My 7 wk scan is due on 16th may but i dont think we will be getting that far.  I am devastated, i am clinging to the hope that it isnt over because i havent bled today - but also know that the feeling i have are period pains and that the onslaught is only days away !

I am off to cornwall in the morning too - 5 1/2 hours in a car with my boss and 2 other chaps that i work with - great fun !

I am pleased that it happend while craig and i were together though - we had a cry last night and talked things over - at lesat i was with him and not in cornwall with work colleagues - so now if it happens i have sort of dealt with it.

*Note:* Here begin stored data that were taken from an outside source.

What follows belongs to an exercise in optimizing a design on an open flow for small area, a short achievable clock period and few clock cycles per item; a production flow would make more cautious choices.
In this exercise RTL edits were held to simulation tests only and were not proved equivalent to the original.

## aes_enc_core
module aes_enc_core (
    input  wire         clk,
    input  wire         rst,         
    input  wire         in_valid,
    output wire         in_ready,
    input  wire         key_256,     
    input  wire [255:0] key,
    input  wire [127:0] block,
    output wire         out_valid,
    output wire [127:0] out_data
);
Size: ~6600 cells after synthesis, about 1500 flip-flops, ~520 I/O pins, about 65000 sq um of cells after synthesis.
export LEC_CHECK = 0
export CAP_MARGIN = 20
export CORE_MARGIN = 2
export CORE_UTILIZATION = 55
export CTS_CLUSTER_DIAMETER = 80
export CTS_CLUSTER_SIZE = 25
export PLACE_DENSITY_LB_ADDON = 0.1
export SLEW_MARGIN = 20
create_clock -name core_clock -period 10.0 [get_ports {clk}]
standard.sh (not shown) runs the stock make flow with config.mk's settings and CLKGATE_MAP_FILE= SYNTH_SCRIPT=/design/flow/synth_recipe.tcl, a recipe that flattens the netlist after the stock synthesis.
==> flow/flow/run.sh <==
#!/bin/bash
set -euo pipefail
W=$(pwd)
SETUP_MARGIN=${SETUP_MARGIN:-6.9}
export FLOW_ABC_SCRIPT="$W/flow/abc.script"
bash standard.sh SYNTH_SCRIPT="$W/flow/synth.tcl" \
  BUFFER_PORTS_ARGS="-buffer_cell sky130_fd_sc_hd__buf_1" \
  SETUP_SLACK_MARGIN="$SETUP_MARGIN" finish > "$W/flow_make.log" 2>&1
==> flow/flow/abc.script <==
strash
&get -n
&fraig -x
&put
scorr
dc2
dretime
strash
&get -n
&dch -f
&nf -D 10
&put
strash
&get -n
&dch -f
&nf -D 10
&put
==> flow/flow/synth.tcl <==
# The standard synthesis (synth_recipe.tcl), except that the technology
# mapping uses flow/abc.script (ABC's default liberty script with the &nf
# mapping run twice) in place of ORFS's abc_speed/abc_area scripts. Every
# other ABC argument ORFS passes is kept.
proc synth {args} { yosys synth -nofsm -noshare {*}$args }
proc abc {args} {
  set a {}
  set skip 0
  foreach x $args {
    if {$skip} { set skip 0; continue }
    if {$x eq "-script"} { set skip 1; continue }
    lappend a $x
  }
  yosys abc -script $::env(FLOW_ABC_SCRIPT) {*}$a
}
source $::env(SCRIPTS_DIR)/synth.tcl
# left out here: clear keep_hierarchy, flatten, clean up, hide names made inside functions, write 1_2_yosys.v
The starting point passed the timing, design-rule and antenna checks.
Testbench counts at the start, summed over its fixed seeds: cycles 78,409, items 6,400.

Life is just so unfair isnt it !!

I am hoping that it is just a warning sign to take it more easy - but in my heart i dont believe that.

Sorry for rant

xxxxxxx


----------



## debster (Apr 23, 2007)

Biccy Soz to hear whats happened. I hope that its not the end for u       

I got bfn yesterday and this old b*tch   showed up good and proper today   So I guess thats it for me and my husband


----------



## suzyboo (Nov 16, 2006)

Hi Ann

I chatted to you a long time ago, but I keep a check on your posts to see how you're doing (not stalker like I promise!).  I am so so sorry to hear your latest news though.  I had felt so happy for you before.  I really hope that this isn't the end for you, I have everything crossed for you.    

Thinking of you

Suzie xx


----------



## ACBICCY (Nov 19, 2006)

Hi all

wonderful news - 1 bub still on board !!

happy heartbeat and perfect size for 6wk + 1 - I am over the moon.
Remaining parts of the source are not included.